*** Opening of Input for this task ***

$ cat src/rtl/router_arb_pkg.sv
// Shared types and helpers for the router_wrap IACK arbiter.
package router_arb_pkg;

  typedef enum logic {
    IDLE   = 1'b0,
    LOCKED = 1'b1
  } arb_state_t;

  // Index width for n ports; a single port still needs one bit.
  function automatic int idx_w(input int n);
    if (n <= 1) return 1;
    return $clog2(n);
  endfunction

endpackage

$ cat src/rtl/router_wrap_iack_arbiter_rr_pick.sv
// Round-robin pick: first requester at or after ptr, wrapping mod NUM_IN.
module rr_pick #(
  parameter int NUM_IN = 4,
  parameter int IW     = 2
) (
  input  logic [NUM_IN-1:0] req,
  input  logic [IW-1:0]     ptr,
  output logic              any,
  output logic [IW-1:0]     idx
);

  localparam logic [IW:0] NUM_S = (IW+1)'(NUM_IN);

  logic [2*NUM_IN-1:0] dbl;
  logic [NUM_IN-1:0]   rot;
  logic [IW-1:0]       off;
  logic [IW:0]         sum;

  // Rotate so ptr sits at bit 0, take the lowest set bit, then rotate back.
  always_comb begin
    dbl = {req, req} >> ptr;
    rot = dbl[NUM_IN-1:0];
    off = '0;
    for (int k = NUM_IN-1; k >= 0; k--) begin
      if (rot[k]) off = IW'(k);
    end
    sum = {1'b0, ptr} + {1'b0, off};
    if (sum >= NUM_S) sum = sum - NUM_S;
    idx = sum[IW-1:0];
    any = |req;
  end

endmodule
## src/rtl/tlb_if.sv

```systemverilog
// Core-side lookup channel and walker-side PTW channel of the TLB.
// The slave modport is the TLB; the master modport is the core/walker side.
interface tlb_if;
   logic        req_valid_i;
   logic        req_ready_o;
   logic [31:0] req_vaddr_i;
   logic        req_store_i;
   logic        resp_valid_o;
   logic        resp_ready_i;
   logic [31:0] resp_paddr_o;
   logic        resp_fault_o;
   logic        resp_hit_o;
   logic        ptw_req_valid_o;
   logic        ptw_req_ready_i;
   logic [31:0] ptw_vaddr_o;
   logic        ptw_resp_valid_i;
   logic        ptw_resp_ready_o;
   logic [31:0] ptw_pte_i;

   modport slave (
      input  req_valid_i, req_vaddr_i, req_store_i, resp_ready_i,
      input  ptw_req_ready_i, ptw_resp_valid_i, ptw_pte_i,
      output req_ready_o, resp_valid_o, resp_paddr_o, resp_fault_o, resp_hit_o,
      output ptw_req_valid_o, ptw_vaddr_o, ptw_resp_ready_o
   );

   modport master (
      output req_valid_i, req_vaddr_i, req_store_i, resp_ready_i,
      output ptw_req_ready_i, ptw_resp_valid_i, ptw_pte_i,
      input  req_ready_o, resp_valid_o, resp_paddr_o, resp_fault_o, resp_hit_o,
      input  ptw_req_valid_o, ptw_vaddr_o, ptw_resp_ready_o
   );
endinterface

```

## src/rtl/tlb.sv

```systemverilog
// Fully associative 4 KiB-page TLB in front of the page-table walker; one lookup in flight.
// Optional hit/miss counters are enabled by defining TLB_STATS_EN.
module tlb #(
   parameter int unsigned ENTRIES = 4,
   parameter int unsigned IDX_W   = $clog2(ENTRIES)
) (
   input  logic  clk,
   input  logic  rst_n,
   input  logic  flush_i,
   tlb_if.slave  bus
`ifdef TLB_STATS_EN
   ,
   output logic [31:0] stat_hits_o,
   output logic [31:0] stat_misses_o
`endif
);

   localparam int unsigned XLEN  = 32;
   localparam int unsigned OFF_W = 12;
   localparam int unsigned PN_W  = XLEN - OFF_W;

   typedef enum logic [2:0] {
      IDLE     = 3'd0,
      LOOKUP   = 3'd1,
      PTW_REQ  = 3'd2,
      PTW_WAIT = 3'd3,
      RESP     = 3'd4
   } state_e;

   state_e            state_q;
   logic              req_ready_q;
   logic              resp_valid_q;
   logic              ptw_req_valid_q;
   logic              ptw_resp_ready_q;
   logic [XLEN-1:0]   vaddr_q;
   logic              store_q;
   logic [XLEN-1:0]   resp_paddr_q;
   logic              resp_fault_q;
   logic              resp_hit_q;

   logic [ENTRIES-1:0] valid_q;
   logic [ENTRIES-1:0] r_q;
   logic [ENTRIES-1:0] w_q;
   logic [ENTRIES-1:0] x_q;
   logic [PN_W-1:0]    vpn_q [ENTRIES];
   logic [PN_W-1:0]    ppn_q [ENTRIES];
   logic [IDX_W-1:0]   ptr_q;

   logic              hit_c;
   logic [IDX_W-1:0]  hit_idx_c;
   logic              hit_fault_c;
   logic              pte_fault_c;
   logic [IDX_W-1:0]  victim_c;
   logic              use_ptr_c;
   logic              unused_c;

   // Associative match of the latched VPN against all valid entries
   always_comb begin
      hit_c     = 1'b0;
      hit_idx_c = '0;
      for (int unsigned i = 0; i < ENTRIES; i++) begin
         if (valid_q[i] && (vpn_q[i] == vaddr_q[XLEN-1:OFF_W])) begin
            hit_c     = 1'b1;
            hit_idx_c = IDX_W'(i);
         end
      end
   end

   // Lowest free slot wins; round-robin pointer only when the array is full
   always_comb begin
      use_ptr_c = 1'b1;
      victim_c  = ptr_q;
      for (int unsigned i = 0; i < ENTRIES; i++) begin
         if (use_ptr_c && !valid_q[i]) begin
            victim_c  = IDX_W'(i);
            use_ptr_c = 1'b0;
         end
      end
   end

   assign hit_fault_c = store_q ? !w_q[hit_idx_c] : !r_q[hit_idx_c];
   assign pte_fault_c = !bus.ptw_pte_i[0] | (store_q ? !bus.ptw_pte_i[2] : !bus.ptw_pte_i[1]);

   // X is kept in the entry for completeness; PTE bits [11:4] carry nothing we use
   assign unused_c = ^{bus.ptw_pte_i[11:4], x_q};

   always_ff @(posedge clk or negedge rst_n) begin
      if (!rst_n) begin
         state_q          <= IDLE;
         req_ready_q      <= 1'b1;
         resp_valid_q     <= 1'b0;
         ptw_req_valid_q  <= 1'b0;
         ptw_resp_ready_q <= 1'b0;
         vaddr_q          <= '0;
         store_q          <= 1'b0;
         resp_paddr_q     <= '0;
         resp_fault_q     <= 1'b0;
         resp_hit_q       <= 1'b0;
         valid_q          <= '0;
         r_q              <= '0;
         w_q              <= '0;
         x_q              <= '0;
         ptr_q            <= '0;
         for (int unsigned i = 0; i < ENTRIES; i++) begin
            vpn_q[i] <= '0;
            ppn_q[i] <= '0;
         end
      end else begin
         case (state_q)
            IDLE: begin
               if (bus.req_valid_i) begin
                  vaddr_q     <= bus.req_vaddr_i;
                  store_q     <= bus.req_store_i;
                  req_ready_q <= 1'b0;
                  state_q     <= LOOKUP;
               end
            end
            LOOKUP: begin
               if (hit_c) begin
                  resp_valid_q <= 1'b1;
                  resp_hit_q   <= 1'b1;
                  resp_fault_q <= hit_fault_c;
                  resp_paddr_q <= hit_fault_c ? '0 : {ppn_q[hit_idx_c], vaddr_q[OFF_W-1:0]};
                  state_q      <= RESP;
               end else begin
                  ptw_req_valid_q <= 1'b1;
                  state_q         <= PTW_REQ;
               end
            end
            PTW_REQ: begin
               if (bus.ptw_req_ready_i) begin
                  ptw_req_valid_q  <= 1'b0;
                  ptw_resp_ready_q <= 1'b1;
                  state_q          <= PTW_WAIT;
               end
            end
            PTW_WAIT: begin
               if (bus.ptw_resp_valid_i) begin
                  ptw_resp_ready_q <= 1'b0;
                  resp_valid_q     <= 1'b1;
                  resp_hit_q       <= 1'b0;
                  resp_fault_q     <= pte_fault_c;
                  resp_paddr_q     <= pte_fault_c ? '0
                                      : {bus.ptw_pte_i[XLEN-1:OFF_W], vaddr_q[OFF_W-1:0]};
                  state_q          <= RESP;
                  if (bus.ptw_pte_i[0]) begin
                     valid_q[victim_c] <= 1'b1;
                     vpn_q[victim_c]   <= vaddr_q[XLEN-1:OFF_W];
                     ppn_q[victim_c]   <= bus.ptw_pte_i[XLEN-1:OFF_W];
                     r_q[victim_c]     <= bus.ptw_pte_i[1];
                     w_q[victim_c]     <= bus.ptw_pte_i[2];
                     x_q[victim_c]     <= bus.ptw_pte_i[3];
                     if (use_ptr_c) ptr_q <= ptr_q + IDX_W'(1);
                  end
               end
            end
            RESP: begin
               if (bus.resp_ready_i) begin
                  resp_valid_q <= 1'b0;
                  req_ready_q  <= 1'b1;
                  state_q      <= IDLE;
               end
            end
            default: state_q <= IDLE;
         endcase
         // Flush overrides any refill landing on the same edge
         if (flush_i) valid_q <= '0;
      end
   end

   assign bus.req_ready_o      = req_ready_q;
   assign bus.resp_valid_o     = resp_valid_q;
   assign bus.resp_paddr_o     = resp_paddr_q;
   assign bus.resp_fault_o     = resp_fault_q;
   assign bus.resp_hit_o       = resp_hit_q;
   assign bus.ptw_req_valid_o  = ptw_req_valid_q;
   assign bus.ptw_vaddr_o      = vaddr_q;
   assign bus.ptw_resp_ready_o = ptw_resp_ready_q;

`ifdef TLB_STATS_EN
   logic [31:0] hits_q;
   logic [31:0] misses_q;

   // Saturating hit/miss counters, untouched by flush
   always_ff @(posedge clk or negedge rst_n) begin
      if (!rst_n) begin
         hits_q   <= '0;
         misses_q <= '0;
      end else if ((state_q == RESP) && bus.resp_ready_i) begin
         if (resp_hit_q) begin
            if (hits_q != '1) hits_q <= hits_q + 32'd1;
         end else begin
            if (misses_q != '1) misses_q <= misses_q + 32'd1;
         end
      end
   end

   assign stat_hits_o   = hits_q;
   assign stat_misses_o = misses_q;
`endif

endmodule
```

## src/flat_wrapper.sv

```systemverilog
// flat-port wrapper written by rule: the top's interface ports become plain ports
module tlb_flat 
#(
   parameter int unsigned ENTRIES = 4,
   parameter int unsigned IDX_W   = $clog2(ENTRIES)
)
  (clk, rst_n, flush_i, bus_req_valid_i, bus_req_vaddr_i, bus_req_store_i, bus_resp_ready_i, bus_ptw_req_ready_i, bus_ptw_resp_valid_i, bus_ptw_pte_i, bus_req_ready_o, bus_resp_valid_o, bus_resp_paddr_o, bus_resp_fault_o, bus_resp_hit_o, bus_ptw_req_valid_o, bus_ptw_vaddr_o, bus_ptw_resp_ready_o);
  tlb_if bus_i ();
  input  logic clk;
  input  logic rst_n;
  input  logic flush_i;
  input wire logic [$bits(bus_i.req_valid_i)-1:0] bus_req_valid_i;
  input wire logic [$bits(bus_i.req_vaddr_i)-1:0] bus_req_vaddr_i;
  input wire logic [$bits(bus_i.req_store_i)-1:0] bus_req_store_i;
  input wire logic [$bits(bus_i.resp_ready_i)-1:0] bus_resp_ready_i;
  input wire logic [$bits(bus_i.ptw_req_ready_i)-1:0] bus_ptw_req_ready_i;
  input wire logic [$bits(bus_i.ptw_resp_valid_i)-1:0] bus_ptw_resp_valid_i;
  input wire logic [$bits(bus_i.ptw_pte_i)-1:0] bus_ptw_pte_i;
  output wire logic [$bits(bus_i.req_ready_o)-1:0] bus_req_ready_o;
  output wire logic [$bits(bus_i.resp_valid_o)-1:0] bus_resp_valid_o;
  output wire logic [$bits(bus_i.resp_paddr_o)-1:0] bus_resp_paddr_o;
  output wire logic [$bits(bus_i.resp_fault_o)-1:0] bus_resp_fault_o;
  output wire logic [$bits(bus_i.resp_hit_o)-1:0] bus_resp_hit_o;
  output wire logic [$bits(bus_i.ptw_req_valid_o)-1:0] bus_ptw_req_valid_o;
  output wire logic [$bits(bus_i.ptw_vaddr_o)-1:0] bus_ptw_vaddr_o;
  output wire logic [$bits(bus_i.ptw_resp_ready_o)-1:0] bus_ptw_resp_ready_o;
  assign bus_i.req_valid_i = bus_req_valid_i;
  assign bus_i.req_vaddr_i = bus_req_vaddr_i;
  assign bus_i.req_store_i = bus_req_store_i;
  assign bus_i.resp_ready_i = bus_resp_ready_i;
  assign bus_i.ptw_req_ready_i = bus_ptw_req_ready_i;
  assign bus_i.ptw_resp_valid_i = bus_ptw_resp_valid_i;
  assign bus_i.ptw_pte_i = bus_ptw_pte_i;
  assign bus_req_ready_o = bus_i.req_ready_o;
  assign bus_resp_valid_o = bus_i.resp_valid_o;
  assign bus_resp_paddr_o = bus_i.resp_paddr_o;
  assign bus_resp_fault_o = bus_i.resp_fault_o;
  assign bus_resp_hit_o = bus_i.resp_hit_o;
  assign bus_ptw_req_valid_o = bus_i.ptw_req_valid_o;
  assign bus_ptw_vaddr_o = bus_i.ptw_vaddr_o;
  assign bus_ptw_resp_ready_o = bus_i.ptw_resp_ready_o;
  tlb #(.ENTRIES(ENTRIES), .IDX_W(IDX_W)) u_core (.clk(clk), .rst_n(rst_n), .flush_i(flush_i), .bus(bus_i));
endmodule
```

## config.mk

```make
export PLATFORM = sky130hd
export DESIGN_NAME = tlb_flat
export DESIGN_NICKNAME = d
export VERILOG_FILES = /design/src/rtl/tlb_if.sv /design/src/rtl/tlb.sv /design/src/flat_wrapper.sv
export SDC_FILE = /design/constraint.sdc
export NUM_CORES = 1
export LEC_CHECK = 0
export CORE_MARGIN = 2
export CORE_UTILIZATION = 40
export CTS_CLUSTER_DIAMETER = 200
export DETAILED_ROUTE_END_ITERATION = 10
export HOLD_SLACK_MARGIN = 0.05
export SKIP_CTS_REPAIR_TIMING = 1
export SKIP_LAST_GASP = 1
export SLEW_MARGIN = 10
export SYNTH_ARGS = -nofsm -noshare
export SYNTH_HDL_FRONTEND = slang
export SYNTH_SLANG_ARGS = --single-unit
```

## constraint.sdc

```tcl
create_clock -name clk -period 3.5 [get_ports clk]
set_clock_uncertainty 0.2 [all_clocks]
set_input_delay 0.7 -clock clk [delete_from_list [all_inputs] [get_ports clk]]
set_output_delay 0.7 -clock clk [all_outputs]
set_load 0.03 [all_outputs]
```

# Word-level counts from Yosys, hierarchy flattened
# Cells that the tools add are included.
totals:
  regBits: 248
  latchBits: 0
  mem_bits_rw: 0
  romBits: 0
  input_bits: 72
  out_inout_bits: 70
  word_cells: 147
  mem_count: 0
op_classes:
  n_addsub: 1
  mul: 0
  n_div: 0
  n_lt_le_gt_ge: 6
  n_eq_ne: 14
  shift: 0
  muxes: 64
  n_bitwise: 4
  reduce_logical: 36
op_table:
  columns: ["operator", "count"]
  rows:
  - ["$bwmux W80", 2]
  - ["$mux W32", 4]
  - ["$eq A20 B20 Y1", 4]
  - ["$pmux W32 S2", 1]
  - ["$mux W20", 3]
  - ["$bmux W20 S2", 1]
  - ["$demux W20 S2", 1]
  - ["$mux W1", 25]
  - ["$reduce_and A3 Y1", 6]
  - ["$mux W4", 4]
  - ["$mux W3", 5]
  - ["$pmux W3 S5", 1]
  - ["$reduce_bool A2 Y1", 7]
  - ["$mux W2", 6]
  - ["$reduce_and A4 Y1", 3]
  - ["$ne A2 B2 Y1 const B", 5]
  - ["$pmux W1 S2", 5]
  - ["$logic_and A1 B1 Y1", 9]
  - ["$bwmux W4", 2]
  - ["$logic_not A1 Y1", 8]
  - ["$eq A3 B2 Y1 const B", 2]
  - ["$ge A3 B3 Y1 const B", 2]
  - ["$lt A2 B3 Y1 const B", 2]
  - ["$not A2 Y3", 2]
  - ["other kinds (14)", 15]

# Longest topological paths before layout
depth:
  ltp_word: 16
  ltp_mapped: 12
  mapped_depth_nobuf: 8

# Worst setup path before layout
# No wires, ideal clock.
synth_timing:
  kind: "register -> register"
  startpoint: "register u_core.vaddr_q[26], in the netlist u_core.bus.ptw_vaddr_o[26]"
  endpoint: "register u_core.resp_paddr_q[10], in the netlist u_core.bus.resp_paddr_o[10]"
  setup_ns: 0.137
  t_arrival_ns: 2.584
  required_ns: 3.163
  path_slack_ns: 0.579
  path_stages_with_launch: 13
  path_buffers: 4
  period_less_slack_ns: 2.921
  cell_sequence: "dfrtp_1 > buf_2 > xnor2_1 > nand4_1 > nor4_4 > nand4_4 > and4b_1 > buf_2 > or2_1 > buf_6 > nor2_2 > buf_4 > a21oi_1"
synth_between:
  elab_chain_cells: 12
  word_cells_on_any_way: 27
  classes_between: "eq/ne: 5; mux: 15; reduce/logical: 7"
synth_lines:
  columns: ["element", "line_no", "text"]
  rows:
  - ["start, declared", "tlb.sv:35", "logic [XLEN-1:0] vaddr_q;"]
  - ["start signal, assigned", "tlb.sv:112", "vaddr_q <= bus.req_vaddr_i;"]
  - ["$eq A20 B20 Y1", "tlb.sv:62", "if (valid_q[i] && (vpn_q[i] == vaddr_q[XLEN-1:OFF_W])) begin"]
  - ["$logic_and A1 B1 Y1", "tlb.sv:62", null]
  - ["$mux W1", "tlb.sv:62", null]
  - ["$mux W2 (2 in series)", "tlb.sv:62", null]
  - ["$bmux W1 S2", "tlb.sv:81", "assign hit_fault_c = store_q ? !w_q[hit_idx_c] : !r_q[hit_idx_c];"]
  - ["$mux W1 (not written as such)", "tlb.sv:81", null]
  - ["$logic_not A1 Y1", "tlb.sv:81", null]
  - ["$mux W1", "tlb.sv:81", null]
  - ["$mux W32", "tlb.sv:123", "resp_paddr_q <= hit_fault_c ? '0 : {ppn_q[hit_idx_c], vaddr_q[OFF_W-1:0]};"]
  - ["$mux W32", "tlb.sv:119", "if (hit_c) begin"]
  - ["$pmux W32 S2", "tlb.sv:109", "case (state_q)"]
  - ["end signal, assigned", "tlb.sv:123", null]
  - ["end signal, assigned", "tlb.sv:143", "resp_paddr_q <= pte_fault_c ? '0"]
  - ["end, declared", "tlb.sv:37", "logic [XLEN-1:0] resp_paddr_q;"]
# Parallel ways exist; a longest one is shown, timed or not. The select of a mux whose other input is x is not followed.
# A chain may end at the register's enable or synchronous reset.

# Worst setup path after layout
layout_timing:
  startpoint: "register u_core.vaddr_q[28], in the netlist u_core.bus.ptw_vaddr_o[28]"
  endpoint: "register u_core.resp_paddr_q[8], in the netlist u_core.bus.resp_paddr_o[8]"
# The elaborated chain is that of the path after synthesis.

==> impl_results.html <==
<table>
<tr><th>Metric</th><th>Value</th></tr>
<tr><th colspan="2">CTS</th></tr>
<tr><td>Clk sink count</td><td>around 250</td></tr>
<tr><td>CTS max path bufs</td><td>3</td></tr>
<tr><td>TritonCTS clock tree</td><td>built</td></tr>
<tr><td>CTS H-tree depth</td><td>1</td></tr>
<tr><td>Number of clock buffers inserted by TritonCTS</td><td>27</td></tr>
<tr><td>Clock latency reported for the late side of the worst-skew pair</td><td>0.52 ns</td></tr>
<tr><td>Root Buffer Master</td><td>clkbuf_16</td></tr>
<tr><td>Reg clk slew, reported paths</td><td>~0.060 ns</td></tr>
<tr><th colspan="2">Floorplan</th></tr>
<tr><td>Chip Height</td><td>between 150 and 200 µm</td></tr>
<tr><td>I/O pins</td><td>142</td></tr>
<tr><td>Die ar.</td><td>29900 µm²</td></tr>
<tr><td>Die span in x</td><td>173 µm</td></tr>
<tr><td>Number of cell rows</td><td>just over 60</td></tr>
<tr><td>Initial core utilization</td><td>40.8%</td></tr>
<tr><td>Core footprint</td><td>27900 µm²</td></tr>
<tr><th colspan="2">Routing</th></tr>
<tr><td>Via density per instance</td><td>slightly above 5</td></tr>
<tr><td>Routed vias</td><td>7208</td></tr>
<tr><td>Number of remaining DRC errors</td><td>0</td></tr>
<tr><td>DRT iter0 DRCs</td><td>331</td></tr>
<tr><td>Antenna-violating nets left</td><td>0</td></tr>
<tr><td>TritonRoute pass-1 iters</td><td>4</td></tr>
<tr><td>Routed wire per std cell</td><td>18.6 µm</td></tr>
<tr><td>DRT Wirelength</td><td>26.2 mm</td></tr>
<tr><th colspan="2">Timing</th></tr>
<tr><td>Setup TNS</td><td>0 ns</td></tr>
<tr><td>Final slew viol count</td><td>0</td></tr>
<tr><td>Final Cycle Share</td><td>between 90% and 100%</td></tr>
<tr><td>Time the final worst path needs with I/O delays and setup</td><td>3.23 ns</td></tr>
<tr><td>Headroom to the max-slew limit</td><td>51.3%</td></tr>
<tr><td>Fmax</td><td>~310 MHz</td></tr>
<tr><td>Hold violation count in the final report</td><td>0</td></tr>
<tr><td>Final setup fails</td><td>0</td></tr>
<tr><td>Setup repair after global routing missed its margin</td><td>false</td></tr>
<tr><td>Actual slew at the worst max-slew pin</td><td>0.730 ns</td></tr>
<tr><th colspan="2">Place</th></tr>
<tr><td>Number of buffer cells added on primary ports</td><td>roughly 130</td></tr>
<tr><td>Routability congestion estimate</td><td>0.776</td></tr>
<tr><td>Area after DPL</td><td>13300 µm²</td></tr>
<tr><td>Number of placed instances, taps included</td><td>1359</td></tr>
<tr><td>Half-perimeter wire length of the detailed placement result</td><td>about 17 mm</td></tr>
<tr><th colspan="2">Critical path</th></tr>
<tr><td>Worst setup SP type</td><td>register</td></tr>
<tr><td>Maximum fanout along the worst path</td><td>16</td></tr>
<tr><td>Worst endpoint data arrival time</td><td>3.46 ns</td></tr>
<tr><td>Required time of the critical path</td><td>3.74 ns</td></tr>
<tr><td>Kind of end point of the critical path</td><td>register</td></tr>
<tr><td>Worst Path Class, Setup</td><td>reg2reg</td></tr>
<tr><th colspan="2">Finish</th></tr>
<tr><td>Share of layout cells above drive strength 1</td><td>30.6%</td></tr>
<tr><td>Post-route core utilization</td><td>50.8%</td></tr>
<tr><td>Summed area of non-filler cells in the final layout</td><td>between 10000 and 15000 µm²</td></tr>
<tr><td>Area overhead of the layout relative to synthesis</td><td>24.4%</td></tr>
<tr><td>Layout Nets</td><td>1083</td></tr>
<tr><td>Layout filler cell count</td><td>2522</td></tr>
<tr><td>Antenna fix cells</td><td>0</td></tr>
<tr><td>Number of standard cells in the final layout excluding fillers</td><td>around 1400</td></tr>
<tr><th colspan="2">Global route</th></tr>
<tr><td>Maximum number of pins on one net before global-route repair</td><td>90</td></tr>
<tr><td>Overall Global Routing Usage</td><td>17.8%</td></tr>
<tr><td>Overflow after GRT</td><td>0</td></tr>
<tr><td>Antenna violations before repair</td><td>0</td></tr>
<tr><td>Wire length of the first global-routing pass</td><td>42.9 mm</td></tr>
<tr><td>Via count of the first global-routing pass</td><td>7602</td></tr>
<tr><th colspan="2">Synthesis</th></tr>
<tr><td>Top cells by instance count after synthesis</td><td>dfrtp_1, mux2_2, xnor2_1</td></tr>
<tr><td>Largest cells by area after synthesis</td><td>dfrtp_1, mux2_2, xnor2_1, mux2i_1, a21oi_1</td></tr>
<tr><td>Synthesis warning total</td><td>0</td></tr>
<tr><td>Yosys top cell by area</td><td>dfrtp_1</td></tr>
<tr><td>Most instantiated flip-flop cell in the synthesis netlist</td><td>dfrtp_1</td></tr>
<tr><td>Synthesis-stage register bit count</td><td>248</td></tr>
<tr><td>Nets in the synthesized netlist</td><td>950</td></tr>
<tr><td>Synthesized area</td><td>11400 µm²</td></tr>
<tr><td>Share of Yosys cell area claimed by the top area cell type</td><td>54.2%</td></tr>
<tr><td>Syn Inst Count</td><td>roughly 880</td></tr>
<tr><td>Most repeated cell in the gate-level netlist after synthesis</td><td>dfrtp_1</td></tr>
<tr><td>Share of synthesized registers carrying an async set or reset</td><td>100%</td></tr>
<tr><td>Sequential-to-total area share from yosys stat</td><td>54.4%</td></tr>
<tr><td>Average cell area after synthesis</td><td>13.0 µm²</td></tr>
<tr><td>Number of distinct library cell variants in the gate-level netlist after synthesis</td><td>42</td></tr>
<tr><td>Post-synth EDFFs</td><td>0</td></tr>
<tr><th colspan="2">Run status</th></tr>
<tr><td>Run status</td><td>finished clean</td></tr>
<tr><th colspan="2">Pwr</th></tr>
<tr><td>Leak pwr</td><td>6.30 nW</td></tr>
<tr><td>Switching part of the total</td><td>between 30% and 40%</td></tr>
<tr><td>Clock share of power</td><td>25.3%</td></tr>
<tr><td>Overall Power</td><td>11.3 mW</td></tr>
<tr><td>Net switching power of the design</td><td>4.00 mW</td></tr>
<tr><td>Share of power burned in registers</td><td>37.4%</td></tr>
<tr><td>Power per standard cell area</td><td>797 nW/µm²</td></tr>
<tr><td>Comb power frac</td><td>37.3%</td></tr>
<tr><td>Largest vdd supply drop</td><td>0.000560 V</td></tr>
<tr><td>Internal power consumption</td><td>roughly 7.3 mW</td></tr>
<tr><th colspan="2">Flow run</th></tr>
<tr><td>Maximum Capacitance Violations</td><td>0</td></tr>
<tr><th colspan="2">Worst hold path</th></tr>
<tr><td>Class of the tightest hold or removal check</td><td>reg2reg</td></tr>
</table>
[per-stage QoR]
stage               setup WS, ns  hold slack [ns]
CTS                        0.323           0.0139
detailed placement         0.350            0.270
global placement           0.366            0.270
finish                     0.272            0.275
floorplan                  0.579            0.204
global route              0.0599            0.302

*** Close of Input for this task ***

Where the line with "return $clog2(n);" ends, your copy should end too; please return exactly the lines from the first line of the data through it.

§ Solved exercise:
$ cat src/rtl/router_arb_pkg.sv
// Shared types and helpers for the router_wrap IACK arbiter.
package router_arb_pkg;

  typedef enum logic {
    IDLE   = 1'b0,
    LOCKED = 1'b1
  } arb_state_t;

  // Index width for n ports; a single port still needs one bit.
  function automatic int idx_w(input int n);
    if (n <= 1) return 1;
    return $clog2(n);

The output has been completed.